And after all, is that not the definition of a psychopath?
There are many ways to combat the psychopaths. One need not be young, in fact, youth often (usually?) self-defeats. The revolution, and there is no other option now, must be a loving revolution.
Hey Caitlin, great article as always but such tragic truth. & very depressing to live presently & be woke.
It seems as if the unelected powers that run our governments are playing a dangerous game of chess at the expense of every species on Earth. Their madness for power does not have any concern for anything sovreign. The air, the water, the land, every mineral, animal, human, and now even space are all expendable in their sick power game of who gets controll over everything. We are in insane times and the woke are holding their loved ones close as the zombies hashtag “Not my President” or obsess about Russiagate sans evidence. The world is slipping away in this insanity. I think I need to reread your book to keep my eyes on Utopia.
Thanks Caitlin.
How should we talk about the American attack on Syria and it’s continued occupation?
It is not hard to look up the law that this policy violates. So it is important to do so and to repeat it often. That is the American Constitution in Article 6 Section 2 states clearly that “treaties made“ are “the supreme law of the land.“ Arguably the most important of those treaties is the UN Charter, because its purpose is to prevent the “scourge of war.” As a ratified treaty, the UN Charter is therefore the supreme law of the land. Anyone who violates this treaty commits a criminal act.

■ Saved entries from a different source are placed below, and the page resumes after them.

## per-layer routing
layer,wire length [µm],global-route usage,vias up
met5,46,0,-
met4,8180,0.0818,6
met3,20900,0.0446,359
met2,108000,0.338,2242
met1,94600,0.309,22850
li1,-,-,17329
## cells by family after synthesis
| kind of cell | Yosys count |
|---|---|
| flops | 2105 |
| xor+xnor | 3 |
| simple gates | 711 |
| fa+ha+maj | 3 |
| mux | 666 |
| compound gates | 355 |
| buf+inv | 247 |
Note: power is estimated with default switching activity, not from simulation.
===== config.mk =====
export PLATFORM = sky130hd
export DESIGN_NAME = pic_top
export DESIGN_NICKNAME = d
export VERILOG_FILES = /design/src/rtl/pic_pkg.sv /design/src/rtl/pic_regs.sv /design/src/rtl/pic_recog.sv /design/src/rtl/pic_ack.sv /design/src/rtl/pic_top.sv
export SDC_FILE = /design/constraint.sdc
export NUM_CORES = 1
export LEC_CHECK = 0
export CORE_MARGIN = 3
export CORE_UTILIZATION = 47
export CTS_CLUSTER_DIAMETER = 120
export DETAILED_ROUTE_END_ITERATION = 12
export PLACE_DENSITY = 0.68
export SYNTH_ARGS = -nofsm -noshare
export SYNTH_HDL_FRONTEND = slang
export SYNTH_SLANG_ARGS = --single-unit

===== constraint.sdc =====
create_clock -name clk -period 33.6 [get_ports clk]
set_input_delay 6.72 -clock clk [delete_from_list [all_inputs] [get_ports clk]]
set_output_delay 6.72 -clock clk [all_outputs]
set_load 0.01 [all_outputs]

===== src/rtl/pic_pkg.sv =====
package pic_pkg;

    localparam int          VEC_BASE     = 64;
    localparam logic [7:0]  SPURIOUS_VEC = 8'd24;
    localparam int          FIXED_LAST   = 7;
    localparam logic [7:0]  MASK_BASE    = 8'h80;

    // Per-source configuration: level then priority.
    typedef struct packed {
        logic [2:0] level;
        logic [2:0] prio;
    } src_cfg_t;

    // Rank scale 0..8: programmable 0..3 -> 0..3, 4..7 -> 5..8, fixed -> 4.
    typedef logic [3:0] rank_t;

    localparam rank_t MID_RANK = 4'd4;

    function automatic rank_t prog_rank(input logic [2:0] p);
        return p[2] ? ({1'b0, p} + 4'd1) : {1'b0, p};
    endfunction

    typedef struct packed {
        logic       hit;
        logic [7:0] src;
        rank_t      rank;
    } pick_t;

endpackage


===== src/rtl/pic_regs.sv =====
module pic_regs
    import pic_pkg::*;
#(
    parameter int NUM_SRC = 16
) (
    input  logic                         clk,
    input  logic                         rst,
    input  logic                         we,
    input  logic [7:0]                   addr,
    input  logic [7:0]                   wdata,
    output logic [7:0]                   rdata,
    output src_cfg_t [NUM_SRC-1:0]       cfg,
    output logic [NUM_SRC-1:0]           mask
);

    localparam int MASK_BYTES = NUM_SRC / 8;

    logic [1:0] unused_wdata_hi;
    assign unused_wdata_hi = wdata[7:6];

    for (genvar i = 0; i < NUM_SRC; i++) begin : g_src
        if (i == 0) begin : g_none
            assign cfg[i] = '0;
        end else if (i <= FIXED_LAST) begin : g_fixed
            assign cfg[i] = '{level: 3'(i), prio: 3'd0};
        end else begin : g_prog
            src_cfg_t cfg_q;
            always_ff @(posedge clk) begin
                if (rst)
                    cfg_q <= '0;
                else if (we && addr == 8'(i))
                    cfg_q <= wdata[5:0];
            end
            assign cfg[i] = cfg_q;
        end
    end

    for (genvar j = 0; j < MASK_BYTES; j++) begin : g_mask
        always_ff @(posedge clk) begin
            if (rst)
                mask[8*j +: 8] <= 8'hFF;
            else if (we && addr == MASK_BASE + 8'(j))
                mask[8*j +: 8] <= wdata;
        end
    end

    always_comb begin
        rdata = 8'h00;
        for (int i = FIXED_LAST + 1; i < NUM_SRC; i++)
            if (addr == 8'(i))
                rdata = {2'b00, cfg[i]};
        for (int j = 0; j < MASK_BYTES; j++)
            if (addr == MASK_BASE + 8'(j))
                rdata = mask[8*j +: 8];
    end

    assert_mask_reset_R10: assert property (@(posedge clk) disable iff (rst)
        $past(rst) |-> (&mask));

endmodule


===== src/rtl/pic_recog.sv =====
module pic_recog
    import pic_pkg::*;
#(
    parameter int NUM_SRC = 16
) (
    input  logic [NUM_SRC-1:0]     src_req,
    input  logic [NUM_SRC-1:0]     mask,
    input  src_cfg_t [NUM_SRC-1:0] cfg,
    output logic [NUM_SRC-1:0]     active,
    output logic [7:1]             level_req
);

    logic [7:0] lvl_hit;
    logic       unused_lvl0;

    always_comb begin
        active = '0;
        for (int i = 1; i < NUM_SRC; i++)
            active[i] = src_req[i] && !mask[i] && (cfg[i].level != 3'd0);
    end

    always_comb begin
        lvl_hit = '0;
        for (int i = 1; i < NUM_SRC; i++)
            if (active[i])
                lvl_hit[cfg[i].level] = 1'b1;
    end

    assign level_req   = lvl_hit[7:1];
    assign unused_lvl0 = lvl_hit[0];

endmodule


===== src/rtl/pic_ack.sv =====
module pic_ack
    import pic_pkg::*;
#(
    parameter int NUM_SRC = 16
) (
    input  logic                   clk,
    input  logic                   rst,
    input  logic                   iack_rd,
    input  logic [2:0]             iack_lvl,
    input  logic [NUM_SRC-1:0]     active,
    input  src_cfg_t [NUM_SRC-1:0] cfg,
    output logic [7:0]             ack_vec,
    output logic                   ack_ready
);

    pick_t best;

    always_comb begin
        rank_t r;
        best = '0;
        for (int i = 1; i < NUM_SRC; i++) begin
            r = (i <= FIXED_LAST) ? MID_RANK : prog_rank(cfg[i].prio);
            if (active[i] && cfg[i].level == iack_lvl && (!best.hit || r > best.rank)) begin
                best.hit  = 1'b1;
                best.src  = 8'(i);
                best.rank = r;
            end
        end
    end

    always_ff @(posedge clk) begin
        if (rst) begin
            ack_vec   <= '0;
            ack_ready <= 1'b0;
        end else begin
            ack_ready <= iack_rd;
            if (iack_rd)
                ack_vec <= best.hit ? (8'(VEC_BASE) + best.src) : SPURIOUS_VEC;
        end
    end

    assert_ready_follows_R9: assert property (@(posedge clk) disable iff (rst)
        iack_rd |=> ack_ready);
    assert_ready_idle_R9: assert property (@(posedge clk) disable iff (rst)
        !iack_rd |=> !ack_ready);
    assert_vec_range_R7: assert property (@(posedge clk) disable iff (rst)
        ack_ready |-> (ack_vec == SPURIOUS_VEC || ack_vec > 8'(VEC_BASE)));

endmodule


===== src/rtl/pic_top.sv =====
module pic_top
    import pic_pkg::*;
#(
    parameter int NUM_SRC = 16
) (
    input  logic               clk,
    input  logic               rst,
    input  logic [NUM_SRC-1:0] src_req,
    input  logic               reg_we,
    input  logic [7:0]         reg_addr,
    input  logic [7:0]         reg_wdata,
    output logic [7:0]         reg_rdata,
    output logic [7:1]         level_req,
    input  logic               iack_rd,
    input  logic [4:0]         iack_addr,
    output logic [7:0]         iack_vec,
    output logic               iack_ready
);

    src_cfg_t [NUM_SRC-1:0] cfg;
    logic [NUM_SRC-1:0]     mask;
    logic [NUM_SRC-1:0]     active;
    logic [1:0]             unused_addr_lo;

    assign unused_addr_lo = iack_addr[1:0];

    pic_regs #(.NUM_SRC(NUM_SRC)) i_regs (
        .clk(clk), .rst(rst), .we(reg_we), .addr(reg_addr),
        .wdata(reg_wdata), .rdata(reg_rdata), .cfg(cfg), .mask(mask)
    );

    pic_recog #(.NUM_SRC(NUM_SRC)) i_recog (
        .src_req(src_req), .mask(mask), .cfg(cfg),
        .active(active), .level_req(level_req)
    );

    pic_ack #(.NUM_SRC(NUM_SRC)) i_ack (
        .clk(clk), .rst(rst), .iack_rd(iack_rd), .iack_lvl(iack_addr[4:2]),
        .active(active), .cfg(cfg), .ack_vec(iack_vec), .ack_ready(iack_ready)
    );

    assert_full_mask_silent_R1: assert property (@(posedge clk) disable iff (rst)
        (&mask) |-> (level_req == 7'd0));
    assert_empty_ack_spurious_R8: assert property (@(posedge clk) disable iff (rst)
        (iack_rd && level_req == 7'd0) |=> (iack_vec == SPURIOUS_VEC));

endmodule
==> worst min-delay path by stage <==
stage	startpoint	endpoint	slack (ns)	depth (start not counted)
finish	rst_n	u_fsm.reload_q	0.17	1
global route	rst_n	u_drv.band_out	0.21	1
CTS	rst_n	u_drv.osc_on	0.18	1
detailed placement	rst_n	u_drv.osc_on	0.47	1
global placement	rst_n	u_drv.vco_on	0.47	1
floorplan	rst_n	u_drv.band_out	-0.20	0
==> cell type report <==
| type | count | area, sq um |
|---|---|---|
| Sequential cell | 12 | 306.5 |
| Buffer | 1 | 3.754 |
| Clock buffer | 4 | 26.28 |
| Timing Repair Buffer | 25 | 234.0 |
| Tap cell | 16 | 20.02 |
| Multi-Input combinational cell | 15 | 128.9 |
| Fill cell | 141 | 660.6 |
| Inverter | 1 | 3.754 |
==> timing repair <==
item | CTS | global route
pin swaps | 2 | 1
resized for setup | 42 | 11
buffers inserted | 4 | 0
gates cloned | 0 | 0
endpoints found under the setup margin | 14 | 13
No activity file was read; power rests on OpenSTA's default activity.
`src/rtl/psw_pkg.sv`:
```
package psw_pkg;

    localparam int FLAGS_W  = 16;
    localparam int BYTE_W   = 8;
    localparam int N_UPD    = 6;
    localparam int N_CTL    = 3;
    localparam int COND_W   = 5;

    // Bit positions inside the flags word (neighbouring logic decodes them)
    localparam int POS_CARRY = 0;
    localparam int POS_PAR   = 2;
    localparam int POS_AUX   = 4;
    localparam int POS_ZERO  = 6;
    localparam int POS_SIGN  = 7;
    localparam int POS_STEP  = 8;
    localparam int POS_IRQ   = 9;
    localparam int POS_DIR   = 10;
    localparam int POS_OVF   = 11;

    localparam logic [FLAGS_W-1:0] DEF_MASK  = 16'h0FD5;
    localparam logic [FLAGS_W-1:0] COND_MASK = 16'h08D5;
    localparam logic [FLAGS_W-1:0] CTL_MASK  = 16'h0700;

    // Predicate bases: code = {base, invert} for bases 0..7
    localparam logic [3:0] BASE_OVF  = 4'd0;
    localparam logic [3:0] BASE_CY   = 4'd1;
    localparam logic [3:0] BASE_ZR   = 4'd2;
    localparam logic [3:0] BASE_CYZR = 4'd3;
    localparam logic [3:0] BASE_SGN  = 4'd4;
    localparam logic [3:0] BASE_PAR  = 4'd5;
    localparam logic [3:0] BASE_LT   = 4'd6;
    localparam logic [3:0] BASE_LE   = 4'd7;
    localparam logic [COND_W-1:0] CC_CNT_ZERO = 5'd16;

    typedef struct packed {
        logic [FLAGS_W-1:0] flags;
    } psw_state_t;

    function automatic int upd_pos(input int idx);
        case (idx)
            0:       upd_pos = POS_CARRY;
            1:       upd_pos = POS_PAR;
            2:       upd_pos = POS_AUX;
            3:       upd_pos = POS_ZERO;
            4:       upd_pos = POS_SIGN;
            default: upd_pos = POS_OVF;
        endcase
    endfunction

    function automatic int ctl_pos(input int idx);
        case (idx)
            0:       ctl_pos = POS_STEP;
            1:       ctl_pos = POS_IRQ;
            default: ctl_pos = POS_DIR;
        endcase
    endfunction

endpackage

```
`src/rtl/psw_result_eval.sv`:
```
module psw_result_eval
    import psw_pkg::*;
#(
    parameter int DATA_W = 16
) (
    input  logic [DATA_W-1:0] res_i,
    input  logic              wide_i,
    output logic              zero_o,
    output logic              sign_o,
    output logic              par_o
);
    localparam int LO_W = BYTE_W;

    logic [LO_W-1:0] lo_byte;
    logic            lo_zero;
    logic            hi_zero;
    logic [LO_W:0]   par_chain;

    assign lo_byte = res_i[LO_W-1:0];
    assign lo_zero = (lo_byte == '0);
    assign hi_zero = (res_i[DATA_W-1:LO_W] == '0);

    // Parity chain over the low byte
    assign par_chain[0] = 1'b0;
    for (genvar g = 0; g < LO_W; g++) begin : g_par
        assign par_chain[g+1] = par_chain[g] ^ lo_byte[g];
    end

    always_comb begin
        par_o = ~par_chain[LO_W];
        if (wide_i) begin
            zero_o = lo_zero & hi_zero;
            sign_o = res_i[DATA_W-1];
        end else begin
            zero_o = lo_zero;
            sign_o = res_i[LO_W-1];
        end
    end

endmodule

```
`src/rtl/psw_ctl_next.sv`:
```
module psw_ctl_next
    import psw_pkg::*;
#(
    parameter int NUM = N_CTL
) (
    input  logic [NUM-1:0] cur_i,
    input  logic [NUM-1:0] set_i,
    input  logic [NUM-1:0] clr_i,
    output logic [NUM-1:0] nxt_o
);
    for (genvar g = 0; g < NUM; g++) begin : g_ctl
        always_comb begin
            if (set_i[g]) begin
                nxt_o[g] = 1'b1;
            end else if (clr_i[g]) begin
                nxt_o[g] = 1'b0;
            end else begin
                nxt_o[g] = cur_i[g];
            end
        end
    end

endmodule

```
`src/rtl/psw_branch_eval.sv`:
```
module psw_branch_eval
    import psw_pkg::*;
(
    input  logic [FLAGS_W-1:0] flags_i,
    input  logic [COND_W-1:0]  cond_i,
    input  logic               cnt_zero_i,
    output logic               take_o
);
    logic       cy, zr, sg, pr, ov;
    logic       raw;
    logic [3:0] base;
    logic       inv;

    assign cy   = flags_i[POS_CARRY];
    assign zr   = flags_i[POS_ZERO];
    assign sg   = flags_i[POS_SIGN];
    assign pr   = flags_i[POS_PAR];
    assign ov   = flags_i[POS_OVF];
    assign base = cond_i[COND_W-1:1];
    assign inv  = cond_i[0];

    always_comb begin
        case (base)
            BASE_OVF:  raw = ov;
            BASE_CY:   raw = cy;
            BASE_ZR:   raw = zr;
            BASE_CYZR: raw = cy | zr;
            BASE_SGN:  raw = sg;
            BASE_PAR:  raw = pr;
            BASE_LT:   raw = sg ^ ov;
            BASE_LE:   raw = (sg ^ ov) | zr;
            default:   raw = 1'b0;
        endcase

        if (cond_i == CC_CNT_ZERO) begin
            take_o = cnt_zero_i;
        end else if (cond_i[COND_W-1]) begin
            take_o = 1'b0;
        end else begin
            take_o = raw ^ inv;
        end
    end

endmodule

```
`src/rtl/psw_cond_unit.sv`:
```
module psw_cond_unit
    import psw_pkg::*;
#(
    parameter int                 DATA_W   = 16,
    parameter logic [FLAGS_W-1:0] RSVD_VAL = 16'hF002
) (
    input  logic                clk_i,
    input  logic                rst_ni,
    input  logic [DATA_W-1:0]   res_i,
    input  logic                carry_i,
    input  logic                aux_i,
    input  logic                ovf_i,
    input  logic                wide_i,
    input  logic [N_UPD-1:0]    upd_en_i,
    input  logic [N_CTL-1:0]    ctl_set_i,
    input  logic [N_CTL-1:0]    ctl_clr_i,
    input  logic                load_i,
    input  logic [FLAGS_W-1:0]  load_val_i,
    input  logic [COND_W-1:0]   cond_i,
    input  logic                cnt_zero_i,
    output logic [FLAGS_W-1:0]  flags_o,
    output logic                take_o
);
    localparam logic [FLAGS_W-1:0] RSVD_FIX = RSVD_VAL & ~DEF_MASK;

    psw_state_t state_d, state_q;

    logic             zero_w, sign_w, par_w;
    logic [N_UPD-1:0] cand;
    logic [N_CTL-1:0] ctl_cur, ctl_nxt;

    psw_result_eval #(.DATA_W(DATA_W)) result_i (
        .res_i  (res_i),
        .wide_i (wide_i),
        .zero_o (zero_w),
        .sign_o (sign_w),
        .par_o  (par_w)
    );

    // Candidate vector in enable-bit order
    assign cand = {ovf_i, sign_w, zero_w, aux_i, par_w, carry_i};

    for (genvar g = 0; g < N_CTL; g++) begin : g_ctl_tap
        assign ctl_cur[g] = state_q.flags[ctl_pos(g)];
    end

    psw_ctl_next #(.NUM(N_CTL)) ctl_i (
        .cur_i (ctl_cur),
        .set_i (ctl_set_i),
        .clr_i (ctl_clr_i),
        .nxt_o (ctl_nxt)
    );

    always_comb begin
        state_d = state_q;
        if (load_i) begin
            state_d.flags = load_val_i;
        end else begin
            for (int i = 0; i < N_UPD; i++) begin
                if (upd_en_i[i]) begin
                    state_d.flags[upd_pos(i)] = cand[i];
                end
            end
            for (int j = 0; j < N_CTL; j++) begin
                state_d.flags[ctl_pos(j)] = ctl_nxt[j];
            end
        end
        state_d.flags = (state_d.flags & DEF_MASK) | RSVD_FIX;
    end

    always_ff @(posedge clk_i) begin
        if (!rst_ni) begin
            state_q.flags <= RSVD_FIX;
        end else begin
            state_q <= state_d;
        end
    end

    assign flags_o = state_q.flags;

    psw_branch_eval branch_i (
        .flags_i    (state_q.flags),
        .cond_i     (cond_i),
        .cnt_zero_i (cnt_zero_i),
        .take_o     (take_o)
    );

endmodule

```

Article 2-4 of the UN Charter forbids the “threat or use of force” against another member state. The American government is occupying parts of Syria and killing its people in illegal attacks without its government’s permission. Therefore this is the war crime of illegal aggression, the “supreme” crime at Nuremberg. As Robert Jackson stated at Nuremberg:“… to initiate a war of aggression . . . is not only an international crime; it is the supreme international crime differing only from other war crimes in that it contains within itself the accumulated evil of the whole.”
A definition is not yet adopted by the International Criminal Court (ICC). While Don Ferencz and Ben Ferencz are working hard to get an official ICC definition adopted, in the mean time, this will do:
General Assembly Resolution 3314:
“AGGRESSION is any invasion, attack, bombardment, or use of any weapons by the armed forces of State A against the territory of State B, which is neither authorized by the Security Council of the United Nations, nor done to repel a danger of imminent attack of the borders of State A by State B.”
You issued a great directive at the end Caitlin: “…restore sovereignty to nations, governments and above all to human beings.”
Yes.
It’s a two step process:
Democratize the nation you posses citizenship in.
Democratize the UN with provisions for enforcing its decisions.
How to both has been written clearly.
What remains is to act to achieve both.